O Gonçalo Rosete é de Ílhavo e vai todos os dias de bicicleta para Aveiro, onde estuda na Universidade. Divide o percurso entre a estrada nacional e estradas secundárias e só com muita chuva deixa de pedalar.

A mãe ofereceu-lhe uma bicicleta quando tinha sete anos e desde aí os pés não largam os pedais. Como aconteceu com muitos dos rapazes da sua idade, diz.

“Foi um hábito que nunca perdi, mesmo depois de ter carta e carro”.

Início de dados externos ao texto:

## config.mk

```make
export PLATFORM = sky130hd
export DESIGN_NAME = serial_subtractor
export DESIGN_NICKNAME = d
export VERILOG_FILES = /design/src/rtl/serial_subtractor.sv
export SDC_FILE = /design/constraint.sdc
export NUM_CORES = 1
export LEC_CHECK = 0
export ABC_AREA = 0
export BUFFER_PORTS_ARGS = -buffer_cell sky130_fd_sc_hd__buf_2
export CORE_UTILIZATION = 25
export CTS_BUF_LIST = sky130_fd_sc_hd__clkbuf_16
export DETAILED_ROUTE_END_ITERATION = 8
export MAX_ROUTING_LAYER = met4
export SKIP_CTS_REPAIR_TIMING = 1
export SLEW_MARGIN = 20
export SYNTH_ARGS = -nofsm -noshare
export SYNTH_HDL_FRONTEND = slang
export SYNTH_SLANG_ARGS = --single-unit
```

## constraint.sdc

```tcl
create_clock -name clk -period 1.95 [get_ports clk]
set_clock_uncertainty 0.15 [all_clocks]
set_input_delay 0.0975 -clock clk [delete_from_list [all_inputs] [get_ports clk]]
set_output_delay 0.0975 -clock clk [all_outputs]
set_load 0.005 [all_outputs]
```
$ cat src/rtl/xevious_inputs_if.sv
// Input/control bundle between hps_io and the Xevious core.
// The master side drives the PS/2 key and joysticks; the slave side returns player controls.
interface xevious_inputs_if;
  logic [10:0] ps2_key;
  logic [15:0] joystick_0;
  logic [15:0] joystick_1;
  logic        up, down, left, right, fire, bomb;
  logic        up_2, down_2, left_2, right_2, fire_2, bomb_2;
  logic        start1, start2;
  logic        coin;

  modport master (
    output ps2_key, joystick_0, joystick_1,
    input  up, down, left, right, fire, bomb,
    input  up_2, down_2, left_2, right_2, fire_2, bomb_2,
    input  start1, start2, coin
  );

  modport slave (
    input  ps2_key, joystick_0, joystick_1,
    output up, down, left, right, fire, bomb,
    output up_2, down_2, left_2, right_2, fire_2, bomb_2,
    output start1, start2, coin
  );
endinterface
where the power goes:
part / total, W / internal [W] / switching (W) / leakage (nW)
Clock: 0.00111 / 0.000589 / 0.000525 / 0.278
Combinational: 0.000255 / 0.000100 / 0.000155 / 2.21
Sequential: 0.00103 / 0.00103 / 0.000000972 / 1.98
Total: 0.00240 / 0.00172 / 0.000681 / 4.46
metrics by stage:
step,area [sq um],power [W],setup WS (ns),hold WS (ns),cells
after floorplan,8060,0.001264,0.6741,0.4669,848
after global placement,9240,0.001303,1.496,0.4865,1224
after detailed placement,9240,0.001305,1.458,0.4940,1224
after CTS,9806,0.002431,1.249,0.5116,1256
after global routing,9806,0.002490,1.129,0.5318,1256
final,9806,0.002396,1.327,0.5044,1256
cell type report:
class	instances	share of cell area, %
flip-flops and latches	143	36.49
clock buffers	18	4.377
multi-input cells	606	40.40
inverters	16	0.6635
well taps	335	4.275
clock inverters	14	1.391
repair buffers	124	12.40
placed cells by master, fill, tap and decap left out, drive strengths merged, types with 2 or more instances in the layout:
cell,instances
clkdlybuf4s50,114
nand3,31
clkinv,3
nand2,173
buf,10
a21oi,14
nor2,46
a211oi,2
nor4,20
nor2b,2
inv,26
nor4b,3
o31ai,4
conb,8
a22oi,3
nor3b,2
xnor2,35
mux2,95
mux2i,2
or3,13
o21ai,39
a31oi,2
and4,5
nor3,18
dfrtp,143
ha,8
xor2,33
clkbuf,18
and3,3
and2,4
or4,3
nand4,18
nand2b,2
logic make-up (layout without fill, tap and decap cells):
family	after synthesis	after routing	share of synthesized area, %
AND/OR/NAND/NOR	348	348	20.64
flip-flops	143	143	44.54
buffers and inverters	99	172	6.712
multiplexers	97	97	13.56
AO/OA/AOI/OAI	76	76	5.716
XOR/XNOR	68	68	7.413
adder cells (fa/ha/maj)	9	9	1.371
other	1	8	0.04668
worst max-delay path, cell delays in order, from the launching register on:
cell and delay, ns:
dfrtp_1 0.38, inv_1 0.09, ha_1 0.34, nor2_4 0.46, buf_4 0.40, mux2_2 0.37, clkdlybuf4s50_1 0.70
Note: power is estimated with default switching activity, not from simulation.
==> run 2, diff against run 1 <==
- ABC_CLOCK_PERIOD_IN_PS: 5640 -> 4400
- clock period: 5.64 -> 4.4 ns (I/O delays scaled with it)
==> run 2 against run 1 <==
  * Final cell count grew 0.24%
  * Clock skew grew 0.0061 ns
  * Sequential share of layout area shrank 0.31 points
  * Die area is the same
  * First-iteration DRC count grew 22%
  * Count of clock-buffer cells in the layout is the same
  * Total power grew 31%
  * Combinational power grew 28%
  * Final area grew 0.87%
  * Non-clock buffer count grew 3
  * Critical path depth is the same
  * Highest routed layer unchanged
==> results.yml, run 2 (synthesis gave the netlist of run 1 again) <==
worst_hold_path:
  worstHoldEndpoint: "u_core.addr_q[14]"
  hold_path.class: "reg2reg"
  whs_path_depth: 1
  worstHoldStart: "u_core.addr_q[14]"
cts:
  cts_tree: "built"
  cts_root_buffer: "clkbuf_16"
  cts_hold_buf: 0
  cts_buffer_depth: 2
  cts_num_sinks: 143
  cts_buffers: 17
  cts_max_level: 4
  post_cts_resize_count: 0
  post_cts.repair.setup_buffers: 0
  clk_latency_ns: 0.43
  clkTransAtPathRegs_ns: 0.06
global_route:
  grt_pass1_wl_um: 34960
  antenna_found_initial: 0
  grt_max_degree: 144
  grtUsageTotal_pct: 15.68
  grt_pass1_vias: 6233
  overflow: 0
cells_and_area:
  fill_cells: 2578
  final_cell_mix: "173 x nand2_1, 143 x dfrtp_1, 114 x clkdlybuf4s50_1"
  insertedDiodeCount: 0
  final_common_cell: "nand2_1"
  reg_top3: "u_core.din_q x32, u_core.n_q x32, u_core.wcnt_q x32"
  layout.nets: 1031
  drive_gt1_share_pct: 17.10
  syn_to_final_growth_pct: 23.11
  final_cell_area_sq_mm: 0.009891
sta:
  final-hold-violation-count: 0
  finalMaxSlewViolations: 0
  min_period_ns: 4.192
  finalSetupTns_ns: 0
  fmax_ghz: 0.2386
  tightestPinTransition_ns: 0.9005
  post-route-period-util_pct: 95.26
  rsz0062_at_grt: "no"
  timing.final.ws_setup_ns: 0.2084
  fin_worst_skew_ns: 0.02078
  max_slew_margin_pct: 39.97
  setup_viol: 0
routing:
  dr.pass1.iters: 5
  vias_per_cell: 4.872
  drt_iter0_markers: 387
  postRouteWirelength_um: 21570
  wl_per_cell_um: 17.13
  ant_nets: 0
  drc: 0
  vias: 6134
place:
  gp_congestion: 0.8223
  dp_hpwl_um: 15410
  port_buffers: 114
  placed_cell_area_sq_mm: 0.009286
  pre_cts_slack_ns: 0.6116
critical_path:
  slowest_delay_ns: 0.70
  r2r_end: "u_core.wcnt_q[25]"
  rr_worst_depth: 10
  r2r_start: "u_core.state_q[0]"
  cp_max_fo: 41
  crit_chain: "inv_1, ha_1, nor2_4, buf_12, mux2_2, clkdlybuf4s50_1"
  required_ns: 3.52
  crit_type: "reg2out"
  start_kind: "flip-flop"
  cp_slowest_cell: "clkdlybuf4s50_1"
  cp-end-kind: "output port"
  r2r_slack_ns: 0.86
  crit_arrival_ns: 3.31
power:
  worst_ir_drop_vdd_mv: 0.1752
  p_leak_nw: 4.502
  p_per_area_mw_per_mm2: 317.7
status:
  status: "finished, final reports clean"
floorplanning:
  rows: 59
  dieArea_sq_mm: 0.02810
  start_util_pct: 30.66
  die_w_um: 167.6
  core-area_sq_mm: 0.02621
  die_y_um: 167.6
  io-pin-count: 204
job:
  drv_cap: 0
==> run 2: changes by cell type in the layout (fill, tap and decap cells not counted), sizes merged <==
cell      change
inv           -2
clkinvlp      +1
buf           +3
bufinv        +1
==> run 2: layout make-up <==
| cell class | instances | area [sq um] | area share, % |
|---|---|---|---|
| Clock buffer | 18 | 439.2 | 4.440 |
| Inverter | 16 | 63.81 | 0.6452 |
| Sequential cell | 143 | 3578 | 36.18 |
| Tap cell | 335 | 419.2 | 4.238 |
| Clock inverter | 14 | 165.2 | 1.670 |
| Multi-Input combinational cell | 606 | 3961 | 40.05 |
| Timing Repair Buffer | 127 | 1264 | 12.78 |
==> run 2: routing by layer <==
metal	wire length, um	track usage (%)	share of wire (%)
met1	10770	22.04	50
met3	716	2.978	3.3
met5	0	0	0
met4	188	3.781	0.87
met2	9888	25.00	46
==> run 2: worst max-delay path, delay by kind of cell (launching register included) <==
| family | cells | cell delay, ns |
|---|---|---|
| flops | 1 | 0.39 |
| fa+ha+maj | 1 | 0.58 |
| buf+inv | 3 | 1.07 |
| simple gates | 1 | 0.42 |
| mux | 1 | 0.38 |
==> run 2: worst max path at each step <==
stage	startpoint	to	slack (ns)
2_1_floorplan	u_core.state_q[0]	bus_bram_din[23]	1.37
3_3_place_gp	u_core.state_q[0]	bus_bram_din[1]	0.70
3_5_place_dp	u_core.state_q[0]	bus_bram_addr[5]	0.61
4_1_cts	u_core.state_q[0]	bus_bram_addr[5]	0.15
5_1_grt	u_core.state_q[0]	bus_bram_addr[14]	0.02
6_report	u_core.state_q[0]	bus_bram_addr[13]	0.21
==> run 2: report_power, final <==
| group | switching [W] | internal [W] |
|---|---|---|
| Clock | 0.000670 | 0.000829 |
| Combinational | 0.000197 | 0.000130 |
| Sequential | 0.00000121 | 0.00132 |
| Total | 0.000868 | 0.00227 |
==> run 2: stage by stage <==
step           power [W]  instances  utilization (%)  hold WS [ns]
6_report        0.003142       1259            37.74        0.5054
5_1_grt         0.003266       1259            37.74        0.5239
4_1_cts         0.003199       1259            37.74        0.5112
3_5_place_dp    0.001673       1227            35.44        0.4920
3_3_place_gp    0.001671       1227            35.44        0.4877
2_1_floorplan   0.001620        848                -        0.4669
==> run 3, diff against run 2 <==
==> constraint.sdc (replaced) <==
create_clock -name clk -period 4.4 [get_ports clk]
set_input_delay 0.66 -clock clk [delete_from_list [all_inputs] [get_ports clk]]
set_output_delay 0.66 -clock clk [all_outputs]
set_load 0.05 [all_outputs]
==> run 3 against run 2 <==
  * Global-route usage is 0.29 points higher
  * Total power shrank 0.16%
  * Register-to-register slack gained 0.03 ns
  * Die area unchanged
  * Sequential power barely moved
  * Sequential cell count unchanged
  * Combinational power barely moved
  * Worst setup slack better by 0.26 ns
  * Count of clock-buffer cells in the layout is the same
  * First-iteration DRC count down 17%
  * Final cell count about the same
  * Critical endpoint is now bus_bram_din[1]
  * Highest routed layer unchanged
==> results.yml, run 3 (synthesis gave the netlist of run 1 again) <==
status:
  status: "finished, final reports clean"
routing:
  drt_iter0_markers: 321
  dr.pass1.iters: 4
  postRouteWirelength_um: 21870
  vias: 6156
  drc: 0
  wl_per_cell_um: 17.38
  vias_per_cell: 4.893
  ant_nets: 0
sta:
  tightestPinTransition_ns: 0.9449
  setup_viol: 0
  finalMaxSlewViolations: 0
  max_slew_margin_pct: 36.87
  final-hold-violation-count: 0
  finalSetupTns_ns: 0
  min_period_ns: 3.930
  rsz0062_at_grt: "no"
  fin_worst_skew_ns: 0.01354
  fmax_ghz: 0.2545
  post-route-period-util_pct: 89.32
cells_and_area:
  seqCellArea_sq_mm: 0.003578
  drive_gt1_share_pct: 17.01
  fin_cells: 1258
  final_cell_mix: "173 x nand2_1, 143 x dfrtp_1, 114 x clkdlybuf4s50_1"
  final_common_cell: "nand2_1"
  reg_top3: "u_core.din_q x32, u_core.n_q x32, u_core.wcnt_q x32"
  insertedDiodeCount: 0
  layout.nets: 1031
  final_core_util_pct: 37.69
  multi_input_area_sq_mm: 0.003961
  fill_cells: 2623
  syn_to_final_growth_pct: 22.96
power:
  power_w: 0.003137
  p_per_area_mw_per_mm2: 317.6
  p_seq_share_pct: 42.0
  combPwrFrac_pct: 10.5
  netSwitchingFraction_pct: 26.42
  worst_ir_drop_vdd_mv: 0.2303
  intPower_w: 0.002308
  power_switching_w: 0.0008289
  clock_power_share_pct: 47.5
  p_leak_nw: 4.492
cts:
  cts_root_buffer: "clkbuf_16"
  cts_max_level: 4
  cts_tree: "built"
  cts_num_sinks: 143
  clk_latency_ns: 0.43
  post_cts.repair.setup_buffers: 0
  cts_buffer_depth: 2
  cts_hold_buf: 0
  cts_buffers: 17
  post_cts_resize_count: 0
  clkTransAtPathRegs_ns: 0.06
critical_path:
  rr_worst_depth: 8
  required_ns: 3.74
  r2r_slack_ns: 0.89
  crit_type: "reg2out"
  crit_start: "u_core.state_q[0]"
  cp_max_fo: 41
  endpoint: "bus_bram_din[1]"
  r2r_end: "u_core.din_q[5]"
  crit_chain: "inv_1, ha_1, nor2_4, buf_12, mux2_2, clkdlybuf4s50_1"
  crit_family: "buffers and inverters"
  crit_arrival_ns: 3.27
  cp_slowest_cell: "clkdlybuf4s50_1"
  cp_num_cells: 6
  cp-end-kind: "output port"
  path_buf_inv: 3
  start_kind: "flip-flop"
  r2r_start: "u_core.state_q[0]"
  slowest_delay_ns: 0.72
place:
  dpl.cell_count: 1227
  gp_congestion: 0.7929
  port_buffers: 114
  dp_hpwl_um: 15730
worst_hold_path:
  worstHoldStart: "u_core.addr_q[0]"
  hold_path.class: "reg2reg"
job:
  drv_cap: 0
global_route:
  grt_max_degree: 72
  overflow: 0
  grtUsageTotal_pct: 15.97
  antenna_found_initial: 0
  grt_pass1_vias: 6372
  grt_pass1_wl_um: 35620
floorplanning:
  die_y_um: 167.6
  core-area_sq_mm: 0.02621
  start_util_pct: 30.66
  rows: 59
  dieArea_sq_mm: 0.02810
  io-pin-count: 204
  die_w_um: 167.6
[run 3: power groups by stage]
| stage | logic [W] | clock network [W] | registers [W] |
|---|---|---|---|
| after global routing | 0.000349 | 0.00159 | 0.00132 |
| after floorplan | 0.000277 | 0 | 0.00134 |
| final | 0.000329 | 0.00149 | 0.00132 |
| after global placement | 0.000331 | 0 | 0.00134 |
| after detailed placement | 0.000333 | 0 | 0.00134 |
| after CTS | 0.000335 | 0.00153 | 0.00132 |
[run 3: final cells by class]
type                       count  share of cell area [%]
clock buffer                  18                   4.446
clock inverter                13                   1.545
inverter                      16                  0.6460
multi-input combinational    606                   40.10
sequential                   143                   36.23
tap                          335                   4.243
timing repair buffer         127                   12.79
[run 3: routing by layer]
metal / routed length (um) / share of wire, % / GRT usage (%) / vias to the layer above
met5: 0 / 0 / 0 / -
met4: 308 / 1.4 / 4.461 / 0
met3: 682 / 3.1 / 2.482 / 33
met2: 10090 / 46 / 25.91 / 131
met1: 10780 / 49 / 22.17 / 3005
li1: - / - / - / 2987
$ cat src/rtl/alu_muldiv_ctrl.sv
// MIPS ALU control: combinational opcode/funct -> ALUop decode plus a sequential
// multiply/divide unit (shift-add multiply, restoring divide) that owns HI/LO.
module alu_muldiv_ctrl #(
    parameter int WIDTH    = 32,
    parameter int MUL_STEP = 1
) (
    input  logic             clk,
    input  logic             reset,
    input  logic [5:0]       opcode,
    input  logic [5:0]       funct,
    input  logic             valid,
    input  logic [WIDTH-1:0] rs_val,
    input  logic [WIDTH-1:0] rt_val,
    output logic [3:0]       ALUop,
    output logic             stall,
    output logic             busy,
    output logic             done,
    output logic             md_rd,
    output logic [WIDTH-1:0] md_rdata,
    output logic [WIDTH-1:0] hi,
    output logic [WIDTH-1:0] lo
);
    localparam logic [5:0] OP_RTYPE = 6'h00, OP_ADDIU = 6'h09, OP_SLTI  = 6'h0A,
                           OP_SLTIU = 6'h0B, OP_ANDI  = 6'h0C, OP_ORI   = 6'h0D,
                           OP_XORI  = 6'h0E, OP_LUI   = 6'h0F, OP_LB    = 6'h20,
                           OP_LH    = 6'h21, OP_LWL   = 6'h22, OP_LW    = 6'h23,
                           OP_LBU   = 6'h24, OP_LHU   = 6'h25, OP_LWR   = 6'h26,
                           OP_SB    = 6'h28, OP_SH    = 6'h29, OP_SWL   = 6'h2A,
                           OP_SW    = 6'h2B, OP_SWR   = 6'h2E;

    localparam logic [5:0] FN_SLL  = 6'h00, FN_SRL  = 6'h02, FN_SRA   = 6'h03,
                           FN_SLLV = 6'h04, FN_SRLV = 6'h06, FN_SRAV  = 6'h07,
                           FN_MFHI = 6'h10, FN_MTHI = 6'h11, FN_MFLO  = 6'h12,
                           FN_MTLO = 6'h13, FN_MULT = 6'h18, FN_MULTU = 6'h19,
                           FN_DIV  = 6'h1A, FN_DIVU = 6'h1B, FN_ADDU  = 6'h21,
                           FN_SUBU = 6'h23, FN_AND  = 6'h24, FN_OR    = 6'h25,
                           FN_XOR  = 6'h26, FN_NOR  = 6'h27, FN_SLT   = 6'h2A,
                           FN_SLTU = 6'h2B;

    localparam logic [3:0] ALU_ADDU = 4'd0, ALU_SUBU = 4'd1, ALU_AND = 4'd2,
                           ALU_OR   = 4'd3, ALU_XOR  = 4'd4, ALU_NOR = 4'd5,
                           ALU_SLT  = 4'd6, ALU_SLTU = 4'd7, ALU_SLL = 4'd8,
                           ALU_SRL  = 4'd9, ALU_SRA  = 4'd10, ALU_LUI = 4'd11,
                           ALU_XXX  = 4'd15;

    localparam int CW = $clog2(WIDTH);
    localparam logic [CW-1:0] MUL_LAST = CW'(WIDTH / MUL_STEP - 1);
    localparam logic [CW-1:0] DIV_LAST = CW'(WIDTH - 1);

    typedef enum logic [1:0] {S_IDLE, S_MUL, S_DIV, S_FIX} state_t;

    state_t            state, state_next;
    logic [CW-1:0]     cnt;
    logic [WIDTH-1:0]  acc_hi, acc_lo, opnd;
    logic              neg_q, neg_r, is_div, div_zero;

    logic              md_grp, accept, start_mul, start_div, md_signed;
    logic [WIDTH-1:0]  rs_mag, rt_mag;

    always_comb begin
        ALUop = ALU_XXX;
        if (opcode == OP_RTYPE) begin
            case (funct)
                FN_SLL, FN_SLLV: ALUop = ALU_SLL;
                FN_SRL, FN_SRLV: ALUop = ALU_SRL;
                FN_SRA, FN_SRAV: ALUop = ALU_SRA;
                FN_ADDU:         ALUop = ALU_ADDU;
                FN_SUBU:         ALUop = ALU_SUBU;
                FN_AND:          ALUop = ALU_AND;
                FN_OR:           ALUop = ALU_OR;
                FN_XOR:          ALUop = ALU_XOR;
                FN_NOR:          ALUop = ALU_NOR;
                FN_SLT:          ALUop = ALU_SLT;
                FN_SLTU:         ALUop = ALU_SLTU;
                default:         ALUop = ALU_XXX;
            endcase
        end else begin
            case (opcode)
                OP_LB, OP_LH, OP_LWL, OP_LW, OP_LBU, OP_LHU, OP_LWR,
                OP_SB, OP_SH, OP_SWL, OP_SW, OP_SWR, OP_ADDIU: ALUop = ALU_ADDU;
                OP_SLTI:  ALUop = ALU_SLT;
                OP_SLTIU: ALUop = ALU_SLTU;
                OP_ANDI:  ALUop = ALU_AND;
                OP_ORI:   ALUop = ALU_OR;
                OP_XORI:  ALUop = ALU_XOR;
                OP_LUI:   ALUop = ALU_LUI;
                default:  ALUop = ALU_XXX;
            endcase
        end
    end

    // Handshake: an md instruction is taken on the edge where valid=1 and stall=0;
    // while busy, only md instructions are held back.
    assign md_grp    = (opcode == OP_RTYPE) &&
                       (funct inside {FN_MULT, FN_MULTU, FN_DIV, FN_DIVU,
                                      FN_MFHI, FN_MFLO, FN_MTHI, FN_MTLO});
    assign busy      = (state != S_IDLE);
    assign stall     = valid & busy & md_grp;
    assign accept    = valid & ~stall & md_grp;
    assign start_mul = accept && (funct == FN_MULT || funct == FN_MULTU);
    assign start_div = accept && (funct == FN_DIV || funct == FN_DIVU);
    assign md_signed = (funct == FN_MULT) || (funct == FN_DIV);
    assign rs_mag    = (md_signed && rs_val[WIDTH-1]) ? -rs_val : rs_val;
    assign rt_mag    = (md_signed && rt_val[WIDTH-1]) ? -rt_val : rt_val;

    assign md_rd     = valid && (opcode == OP_RTYPE) && (funct == FN_MFHI || funct == FN_MFLO);
    assign md_rdata  = (funct == FN_MFHI) ? hi : lo;

    always_comb begin
        state_next = state;
        case (state)
            S_IDLE: begin
                if (start_mul)      state_next = S_MUL;
                else if (start_div) state_next = S_DIV;
            end
            S_MUL:   if (cnt == MUL_LAST) state_next = S_FIX;
            S_DIV:   if (cnt == DIV_LAST) state_next = S_FIX;
            S_FIX:   state_next = S_IDLE;
            default: state_next = S_IDLE;
        endcase
    end

    // Multiply: acc_lo holds the remaining multiplier bits and fills with product bits from the top.
    logic [WIDTH+MUL_STEP-1:0]   partial, mul_sum;
    logic [2*WIDTH+MUL_STEP-1:0] mul_cat;
    always_comb begin
        partial = '0;
        for (int i = 0; i < MUL_STEP; i++) begin
            if (acc_lo[i]) partial = partial + ({{MUL_STEP{1'b0}}, opnd} << i);
        end
        mul_sum = {{MUL_STEP{1'b0}}, acc_hi} + partial;
        mul_cat = {mul_sum, acc_lo} >> MUL_STEP;
    end

    // Restoring divide: acc_hi is the partial remainder, acc_lo shifts dividend out / quotient in.
    logic [WIDTH:0] div_shift, div_diff;
    logic           div_ge;
    assign div_shift = {acc_hi, acc_lo[WIDTH-1]};
    assign div_diff  = div_shift - {1'b0, opnd};
    assign div_ge    = (div_shift >= {1'b0, opnd});

    logic [2*WIDTH-1:0] prod, prod_neg;
    assign prod     = {acc_hi, acc_lo};
    assign prod_neg = -prod;

    always_ff @(posedge clk) begin
        if (reset) begin
            state    <= S_IDLE;
            cnt      <= '0;
            acc_hi   <= '0;
            acc_lo   <= '0;
            opnd     <= '0;
            neg_q    <= 1'b0;
            neg_r    <= 1'b0;
            is_div   <= 1'b0;
            div_zero <= 1'b0;
            hi       <= '0;
            lo       <= '0;
            done     <= 1'b0;
        end else begin
            state <= state_next;
            done  <= 1'b0;
            case (state)
                S_IDLE: begin
                    if (start_mul || start_div) begin
                        cnt      <= '0;
                        acc_hi   <= '0;
                        acc_lo   <= start_div ? rs_mag : rt_mag;
                        opnd     <= start_div ? rt_mag : rs_mag;
                        neg_q    <= md_signed && (rs_val[WIDTH-1] ^ rt_val[WIDTH-1]);
                        neg_r    <= md_signed && rs_val[WIDTH-1];
                        is_div   <= start_div;
                        div_zero <= (rt_val == '0);
                    end
                    if (accept && funct == FN_MTHI) hi <= rs_val;
                    if (accept && funct == FN_MTLO) lo <= rs_val;
                end
                S_MUL: begin
                    {acc_hi, acc_lo} <= mul_cat[2*WIDTH-1:0];
                    cnt              <= cnt + 1'b1;
                end
                S_DIV: begin
                    acc_hi <= div_ge ? div_diff[WIDTH-1:0] : div_shift[WIDTH-1:0];
                    acc_lo <= {acc_lo[WIDTH-2:0], div_ge};
                    cnt    <= cnt + 1'b1;
                end
                S_FIX: begin
                    if (is_div) begin
                        lo <= div_zero ? '1 : (neg_q ? -acc_lo : acc_lo);
                        hi <= neg_r ? -acc_hi : acc_hi;
                    end else begin
                        {hi, lo} <= neg_q ? prod_neg : prod;
                    end
                    done <= 1'b1;
                end
                default: ;
            endcase
        end
    end
endmodule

Na adolescência chegava a ir a Aveiro com um grupo de amigos de bicicleta e a sua era tão antiga que lhe acontecia sempre alguma coisa. Muitas vezes foi a pé no regresso a casa.

“Fazíamos isso um bocado à revelia. Foram bons momentos”.

A poupança de tempo é outro motivo porque anda de bicicleta. Demora menos do que se for de autocarro ou mesmo de carro. Em vinte minutos chega a Aveiro e depois lá nem tem que se preocupar com estacionamento.

Nunca experimentou a BUGA porque nunca precisou. Já teve curiosidade, mas não aconteceu.

“Todo o sistema é muito interessante. Mas houve uma altura em que as BUGAs deixaram de se ver em circulação. Há uns anos é que se viam mais”.